#### [Supplied entries]

———

## src/rtl/uart_rx_pkg.sv

```systemverilog
// Shared types and constants for the oversampling UART receiver:
// FSM state encoding, legal prescale ratios, majority-vote offset.
package uart_rx_pkg;

  typedef enum logic [2:0] {
    IDLE,
    START,
    DATA,
    PARITY,
    STOP1,
    STOP2
  } rx_state_t;

  localparam int unsigned PRESCALE_8  = 8;
  localparam int unsigned PRESCALE_16 = 16;
  localparam int unsigned PRESCALE_32 = 32;

  // Samples are taken at mid-OFFSET, mid and mid+OFFSET of each bit.
  localparam int unsigned VOTE_OFFSET = 1;

  typedef struct packed {
    logic parity_enable;
    logic parity_type;
    logic two_stop;
  } frame_cfg_t;

  function automatic logic prescale_is_legal(input int unsigned p);
    return (p == PRESCALE_8) || (p == PRESCALE_16) || (p == PRESCALE_32);
  endfunction

endpackage

```

## src/rtl/uart_rx_sampler.sv

```systemverilog
// Bit timing for the UART receiver: edge/bit counters and the registered
// 3-sample majority vote taken around the middle of every bit.
module uart_rx_sampler
  import uart_rx_pkg::*;
#(
  parameter int PRESCALE_W = 6
) (
  input  logic                  clk,
  input  logic                  rst_n,
  input  logic                  rx,
  input  logic                  run,
  input  logic [PRESCALE_W-1:0] prescale,
  output logic [3:0]            bit_count,
  output logic                  bit_done,
  output logic                  decision,
  output logic                  decision_valid
);

  logic [PRESCALE_W-1:0] edge_count;
  logic [PRESCALE_W-1:0] mid;
  logic [PRESCALE_W-1:0] last;
  logic [1:0]            early;

  assign mid      = prescale >> 1;
  assign last     = prescale - PRESCALE_W'(1);
  assign bit_done = run && (edge_count == last);

  // NOTE: sequential state uses non-blocking assignments so every register
  // samples pre-edge values, independent of statement order.
  always_ff @(posedge clk or negedge rst_n) begin
    if (!rst_n) begin
      edge_count     <= '0;
      bit_count      <= '0;
      early          <= '0;
      decision       <= 1'b0;
      decision_valid <= 1'b0;
    end else if (!run) begin
      edge_count     <= '0;
      bit_count      <= '0;
      decision_valid <= 1'b0;
    end else begin
      decision_valid <= 1'b0;
      if (bit_done) begin
        edge_count <= '0;
        bit_count  <= bit_count + 4'd1;
      end else begin
        edge_count <= edge_count + PRESCALE_W'(1);
      end
      if (edge_count == mid - PRESCALE_W'(VOTE_OFFSET)) early[0] <= rx;
      if (edge_count == mid) early[1] <= rx;
      if (edge_count == mid + PRESCALE_W'(VOTE_OFFSET)) begin
        decision       <= (early[0] & early[1]) | (early[0] & rx) | (early[1] & rx);
        decision_valid <= 1'b1;
      end
    end
  end

endmodule

```

## src/rtl/uart_rx_cfg.sv

```systemverilog
// Configurable UART receiver: frame FSM, parity/stop checking and a
// handshaked holding register. Define UART_RX_BREAK_DETECT_EN to add break_detect.
module uart_rx_cfg
  import uart_rx_pkg::*;
#(
  parameter int DATA_WIDTH = 8,
  parameter int PRESCALE_W = 6
) (
  input  logic                  clk_based_on_prescale,
  input  logic                  asy_reset,
  input  logic                  RX_IN,
  input  logic [PRESCALE_W-1:0] prescale,
  input  logic                  parity_enable,
  input  logic                  parity_type,
  input  logic                  two_stop,
  input  logic                  data_ready,
  output logic [DATA_WIDTH-1:0] parallel_data,
  output logic                  data_valid,
  output logic                  parity_error,
  output logic                  framing_error,
`ifdef UART_RX_BREAK_DETECT_EN
  output logic                  break_detect,
`endif
  output logic                  overrun_error
);

  rx_state_t             state, state_next;
  logic                  line_wait, line_wait_next;
  frame_cfg_t            cfg;
  logic [PRESCALE_W-1:0] prescale_q;
  logic                  rx_q;
  logic [DATA_WIDTH-1:0] shreg;
  logic                  parity_bad;
  logic [3:0]            bit_count;
  logic                  bit_done, decision, decision_valid;
  logic                  start, shift_en, parity_check, stop_good, stop_bad;
  logic                  is_break, frame_ok, err_parity, err_frame;

  uart_rx_sampler #(.PRESCALE_W(PRESCALE_W)) u_sampler (
    .clk            (clk_based_on_prescale),
    .rst_n          (asy_reset),
    .rx             (RX_IN),
    .run            (state != IDLE),
    .prescale       (prescale_q),
    .bit_count      (bit_count),
    .bit_done       (bit_done),
    .decision       (decision),
    .decision_valid (decision_valid)
  );

  always_ff @(posedge clk_based_on_prescale or negedge asy_reset) begin
    if (!asy_reset) begin
      state     <= IDLE;
      line_wait <= 1'b0;
    end else begin
      state     <= state_next;
      line_wait <= line_wait_next;
    end
  end

  // NOTE: every always_comb output gets a default first, so no path can
  // leave a signal unassigned and infer a latch.
  always_comb begin
    state_next     = state;
    line_wait_next = line_wait;
    start          = 1'b0;
    shift_en       = 1'b0;
    parity_check   = 1'b0;
    stop_good      = 1'b0;
    stop_bad       = 1'b0;
    case (state)
      IDLE: begin
        // rx_q gates the start so a line held low through reset is ignored.
        if (rx_q && !RX_IN) begin
          state_next = START;
          start      = 1'b1;
        end
      end
      START: begin
        if (decision_valid && decision) state_next = IDLE;
        else if (bit_done)              state_next = DATA;
      end
      DATA: begin
        shift_en = decision_valid;
        if (bit_done && bit_count == 4'(DATA_WIDTH))
          state_next = cfg.parity_enable ? PARITY : STOP1;
      end
      PARITY: begin
        parity_check = decision_valid;
        if (bit_done) state_next = STOP1;
      end
      STOP1, STOP2: begin
        if (line_wait) begin
          if (RX_IN) begin
            state_next     = IDLE;
            line_wait_next = 1'b0;
          end
        end else if (decision_valid) begin
          if (!decision) begin
            stop_bad       = 1'b1;
            line_wait_next = 1'b1;
          end else if (state == STOP2 || !cfg.two_stop) begin
            stop_good  = 1'b1;
            state_next = IDLE;
          end
        end else if (bit_done && state == STOP1 && cfg.two_stop) begin
          state_next = STOP2;
        end
      end
      default: state_next = IDLE;
    endcase
  end

`ifdef UART_RX_BREAK_DETECT_EN
  logic all_zero;
  assign is_break = stop_bad && (state == STOP1) && all_zero;
`else
  assign is_break = 1'b0;
`endif

  assign frame_ok   = stop_good && !parity_bad;
  assign err_parity = (stop_good || stop_bad) && parity_bad && !is_break;
  assign err_frame  = stop_bad && !parity_bad && !is_break;

  always_ff @(posedge clk_based_on_prescale or negedge asy_reset) begin
    if (!asy_reset) begin
      cfg           <= '0;
      prescale_q    <= '0;
      rx_q          <= 1'b0;
      shreg         <= '0;
      parity_bad    <= 1'b0;
      parallel_data <= '0;
      data_valid    <= 1'b0;
      parity_error  <= 1'b0;
      framing_error <= 1'b0;
      overrun_error <= 1'b0;
`ifdef UART_RX_BREAK_DETECT_EN
      all_zero      <= 1'b0;
      break_detect  <= 1'b0;
`endif
    end else begin
      rx_q          <= RX_IN;
      parity_error  <= err_parity;
      framing_error <= err_frame;
      overrun_error <= frame_ok && data_valid && !data_ready;
`ifdef UART_RX_BREAK_DETECT_EN
      break_detect  <= is_break;
      if (start)                   all_zero <= 1'b1;
      if (shift_en || parity_check) all_zero <= all_zero & ~decision;
`endif
      if (start) begin
        cfg        <= '{parity_enable: parity_enable, parity_type: parity_type, two_stop: two_stop};
        prescale_q <= prescale_is_legal(32'(prescale)) ? prescale : PRESCALE_W'(PRESCALE_16);
        parity_bad <= 1'b0;
      end
      if (shift_en) shreg <= {decision, shreg[DATA_WIDTH-1:1]};
      // Expected parity bit is the data XOR, inverted for odd parity.
      if (parity_check) parity_bad <= decision ^ (^shreg) ^ cfg.parity_type;
      if (frame_ok && (!data_valid || data_ready)) begin
        parallel_data <= shreg;
        data_valid    <= 1'b1;
      end else if (data_valid && data_ready) begin
        data_valid <= 1'b0;
      end
    end
  end

endmodule
```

———

#### [Task]
List every line in the records above that contains the word "taken".

#### [Solved exercise]
  // Samples are taken at mid-OFFSET, mid and mid+OFFSET of each bit.
// 3-sample majority vote taken around the middle of every bit.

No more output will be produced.